Отчего бы действительно было падать сердцу Яковлева? Он не был влюблен в Анну, хотя любовался ею. Скорей это было от участия к ней: за кого вышла она, по ее ли воле свершилось это замужество? И, сверх того, он был разлучен теперь с обеими старыми знакомыми. Милый ему когда-то хутор опустеет навсегда. Ему представлялся добрый старик, теперь одинокий. Ну что же делать, говорил он сам себе, ведь и все должно проходить когда-нибудь на этом свете. Но и эта мысль не очень поддержала и утешила его; он сидел молча, в раздумье.

– Что? И ты приуныл, друг Яковлев! – сказал ему хозяин дома. – Вот мы опять одни, и оба невеселы.

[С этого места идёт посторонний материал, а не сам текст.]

<file path="src/rtl/shp_pkg.sv">
package shp_pkg;
  localparam int BUS_AW = 26;
  localparam int QIDX_LSB = 16;
  localparam int DATA_W = 64;
  localparam int EN_BIT = 0;
  localparam int VLD_BIT = 32;
  localparam int PEND_BIT = 48;

  localparam logic [2:0] LVL_MDQ = 3'd0;
  localparam logic [2:0] LVL_TOP = 3'd4;

  localparam logic [11:0] SUB_CRATE = 12'h010;
  localparam logic [11:0] SUB_PRATE = 12'h020;
  localparam logic [11:0] SUB_XOFF  = 12'h030;
  localparam logic [11:0] SUB_STAT  = 12'h040;

  typedef enum logic [3:0] {
    S_IDLE, S_RD_OLD, S_DECIDE, S_WR_DIRECT, S_DIS_XOFF, S_DIS_ZERO,
    S_DIS_WAIT, S_EN_XOFF, S_POLL_RD, S_POLL_GAP, S_EN_WR, S_XON, S_RESP
  } shp_state_e;

  function automatic logic [15:0] reg_off(input logic [2:0] lvl, input logic [11:0] sub);
    return {1'b0, lvl, sub};
  endfunction
endpackage

</file>
<file path="src/rtl/shp_cycle_timer.sv">
module shp_cycle_timer #(
  parameter int LIMIT = 16
) (
  input  logic clk,
  input  logic rst_n,
  input  logic load,
  output logic done
);
  localparam int W = (LIMIT < 1) ? 1 : $clog2(LIMIT + 1);

  logic [W-1:0] count;

  always_ff @(posedge clk) begin
    if (!rst_n)             count <= '0;
    else if (load)          count <= W'(LIMIT);
    else if (count != '0)   count <= count - W'(1);
  end

  assign done = (count == '0);

  AST_TIMER_RELOAD: assert property (@(posedge clk) disable iff (!rst_n)
    load |=> (count == W'(LIMIT)));
endmodule

</file>
<file path="src/rtl/shp_reg_classify.sv">
module shp_reg_classify
  import shp_pkg::*;
(
  input  logic [2:0]        level,
  input  logic [BUS_AW-1:0] addr,
  output logic              is_rate,
  output logic              has_status,
  output logic [BUS_AW-1:0] xoff_addr,
  output logic [BUS_AW-1:0] stat_addr
);
  logic [15:0] off;
  logic [9:0]  qidx;
  logic        lvl_ok;
  logic        lvl_mid;

  assign off  = addr[QIDX_LSB-1:0];
  assign qidx = addr[BUS_AW-1:QIDX_LSB];

  always_comb begin
    lvl_ok  = (level <= LVL_TOP);
    lvl_mid = (level < LVL_TOP);
    is_rate = (lvl_ok  && off == reg_off(level, SUB_CRATE)) ||
              (lvl_mid && off == reg_off(level, SUB_PRATE));
    has_status = lvl_ok && (level != LVL_MDQ);
    xoff_addr  = {qidx, reg_off(level, SUB_XOFF)};
    stat_addr  = {qidx, reg_off(level, SUB_STAT)};
  end
endmodule

</file>
<file path="src/rtl/shaper_upd_seq.sv">
module shaper_upd_seq
  import shp_pkg::*;
#(
  parameter int REQ_AW     = 32,
  parameter int CYC_PER_US = 125,
  parameter int SETTLE_US  = 4,
  parameter int TIMEOUT_US = 10000,
  parameter int POLL_GAP   = 4
) (
  input  logic              clk,
  input  logic              rst_n,
  input  logic              toggle_wait_en,
  input  logic              req_valid,
  output logic              req_ready,
  input  logic [2:0]        req_level,
  input  logic [REQ_AW-1:0] req_addr,
  input  logic [63:0]       req_data,
  input  logic [63:0]       req_keep,
  output logic              rsp_valid,
  input  logic              rsp_ready,
  output logic              rsp_err,
  output logic              bus_req,
  output logic              bus_we,
  output logic [25:0]       bus_addr,
  output logic [63:0]       bus_wdata,
  input  logic              bus_ack,
  input  logic [63:0]       bus_rdata
);
  localparam int SETTLE_CYC  = CYC_PER_US * SETTLE_US;
  localparam int TIMEOUT_CYC = CYC_PER_US * TIMEOUT_US;

  shp_state_e        state;
  logic [2:0]        lvl_q;
  logic [BUS_AW-1:0] addr_q;
  logic [63:0]       new_q;
  logic [63:0]       keep_q;
  logic [63:0]       old_q;
  logic [63:0]       merged;
  logic              err_q;
  logic              guard_q;

  logic              is_rate;
  logic              has_status;
  logic [BUS_AW-1:0] xoff_addr;
  logic [BUS_AW-1:0] stat_addr;

  logic settle_load, settle_done;
  logic tmo_load, tmo_done;
  logic gap_load, gap_done;
  logic poll_ok;
  logic guarded;
  logic unused_addr_hi;

  generate
    if (REQ_AW > BUS_AW) begin : g_hi
      assign unused_addr_hi = ^req_addr[REQ_AW-1:BUS_AW];
    end else begin : g_no_hi
      assign unused_addr_hi = 1'b0;
    end
  endgenerate

  shp_reg_classify u_cls (
    .level      (lvl_q),
    .addr       (addr_q),
    .is_rate    (is_rate),
    .has_status (has_status),
    .xoff_addr  (xoff_addr),
    .stat_addr  (stat_addr)
  );

  shp_cycle_timer #(.LIMIT(SETTLE_CYC)) u_settle (
    .clk(clk), .rst_n(rst_n), .load(settle_load), .done(settle_done));
  shp_cycle_timer #(.LIMIT(TIMEOUT_CYC)) u_tmo (
    .clk(clk), .rst_n(rst_n), .load(tmo_load), .done(tmo_done));
  shp_cycle_timer #(.LIMIT(POLL_GAP)) u_gap (
    .clk(clk), .rst_n(rst_n), .load(gap_load), .done(gap_done));

  assign merged  = (old_q & keep_q) | (new_q & ~keep_q);
  assign guarded = toggle_wait_en && is_rate && (old_q[EN_BIT] != merged[EN_BIT]);
  assign poll_ok = bus_rdata[VLD_BIT] || !bus_rdata[PEND_BIT];

  assign settle_load = (state == S_DIS_ZERO) && bus_ack;
  assign tmo_load    = (state == S_EN_XOFF) && bus_ack && has_status;
  assign gap_load    = (state == S_POLL_RD) && bus_ack && !poll_ok && !tmo_done;

  assign req_ready = (state == S_IDLE);
  assign rsp_valid = (state == S_RESP);
  assign rsp_err   = err_q;

  always_comb begin
    bus_req   = 1'b1;
    bus_we    = 1'b1;
    bus_addr  = addr_q;
    bus_wdata = '0;
    unique case (state)
      S_RD_OLD:    bus_we = 1'b0;
      S_WR_DIRECT: bus_wdata = merged;
      S_DIS_XOFF,
      S_EN_XOFF: begin
        bus_addr  = xoff_addr;
        bus_wdata = 64'd1;
      end
      S_DIS_ZERO:  bus_wdata = '0;
      S_POLL_RD: begin
        bus_we   = 1'b0;
        bus_addr = stat_addr;
      end
      S_EN_WR:     bus_wdata = merged;
      S_XON:       bus_addr = xoff_addr;
      default: begin
        bus_req = 1'b0;
        bus_we  = 1'b0;
      end
    endcase
  end

  always_ff @(posedge clk) begin
    if (!rst_n) begin
      state   <= S_IDLE;
      lvl_q   <= '0;
      addr_q  <= '0;
      new_q   <= '0;
      keep_q  <= '0;
      old_q   <= '0;
      err_q   <= 1'b0;
      guard_q <= 1'b0;
    end else begin
      unique case (state)
        S_IDLE: if (req_valid) begin
          lvl_q   <= req_level;
          addr_q  <= req_addr[BUS_AW-1:0];
          new_q   <= req_data;
          keep_q  <= req_keep;
          err_q   <= 1'b0;
          guard_q <= 1'b0;
          state   <= S_RD_OLD;
        end
        S_RD_OLD: if (bus_ack) begin
          old_q <= bus_rdata;
          state <= S_DECIDE;
        end
        S_DECIDE: begin
          guard_q <= guarded;
          if (!guarded)             state <= S_WR_DIRECT;
          else if (!merged[EN_BIT]) state <= S_DIS_XOFF;
          else                      state <= S_EN_XOFF;
        end
        S_WR_DIRECT: if (bus_ack) state <= S_RESP;
        S_DIS_XOFF:  if (bus_ack) state <= S_DIS_ZERO;
        S_DIS_ZERO:  if (bus_ack) state <= S_DIS_WAIT;
        S_DIS_WAIT:  if (settle_done) state <= S_XON;
        S_EN_XOFF:   if (bus_ack) state <= has_status ? S_POLL_RD : S_EN_WR;
        S_POLL_RD: if (bus_ack) begin
          if (poll_ok) state <= S_EN_WR;
          else if (tmo_done) begin
            err_q <= 1'b1;
            state <= S_XON;
          end else state <= S_POLL_GAP;
        end
        S_POLL_GAP: if (gap_done) state <= S_POLL_RD;
        S_EN_WR:    if (bus_ack) state <= S_XON;
        S_XON:      if (bus_ack) state <= S_RESP;
        S_RESP:     if (rsp_ready) state <= S_IDLE;
        default:    state <= S_IDLE;
      endcase
    end
  end

  // Tracks whether the guarded sequence left a queue parked.
  logic xoff_held;
  always_ff @(posedge clk) begin
    if (!rst_n) xoff_held <= 1'b0;
    else if (guard_q && bus_req && bus_ack && bus_we && bus_addr == xoff_addr)
      xoff_held <= bus_wdata[0];
  end

  AST_BUS_HOLD: assert property (@(posedge clk) disable iff (!rst_n)
    (bus_req && !bus_ack) |=> (bus_req && $stable(bus_addr) && $stable(bus_we) && $stable(bus_wdata)));
  AST_RSP_HOLD: assert property (@(posedge clk) disable iff (!rst_n)
    (rsp_valid && !rsp_ready) |=> (rsp_valid && $stable(rsp_err)));
  AST_ONE_IN_FLIGHT: assert property (@(posedge clk) disable iff (!rst_n)
    (req_valid && req_ready) |=> !req_ready);
  AST_XOFF_RELEASED: assert property (@(posedge clk) disable iff (!rst_n)
    rsp_valid |-> !xoff_held);
  AST_NO_RATE_WRITE_ON_TMO: assert property (@(posedge clk) disable iff (!rst_n)
    (err_q && bus_req && bus_we) |-> (bus_addr != addr_q));
endmodule

</file>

Ломоносов принес графин и две рюмки и налил обе как можно полнее. Яковлев не отказывался на этот раз; он подвинул к себе рюмку и выпил ее молча. Ломоносов, напротив, разговорился, припомнив свою жизнь за границею, подробно описывая свое бедственное положение, когда он жил там, не получая вовремя назначенных на его содержание денег. Потом он припомнил юность и детство, жизнь у отца, вспомнил рыбную ловлю на Двине и на море, в рыбачьей ладье, то подымавшейся бегущими на нее волнами, то опускавшейся снова. Он говорил о дивной северной ночи. Все эти рассказы увлекли и оживили бы Яковлева в другое время, но тут он слушал безучастно; они казались ему печальны почему-то, под влиянием нашедшей на него апатии. Просидев у Ломоносова далеко за полночь, он вырвался от него, уходя от его угощения с головной болью и обессиленный! На другой день даже он не мог явиться на репетицию, за что получил выговор от начальства, – от распорядителя театра, Сумарокова, который потребовал его к себе.

– Господин Яковлев! – обратился он к нему, встречая его у себя в квартире, между тем как Яковлев входил к нему смущенный, сознавая, что он поступил беспорядочно. – Господин Яковлев! Я хочу дать вам благой совет: артист не должен избегать репетиций, это одно ложное самолюбие, ложная гордость; она мешает усовершенствованию таланта!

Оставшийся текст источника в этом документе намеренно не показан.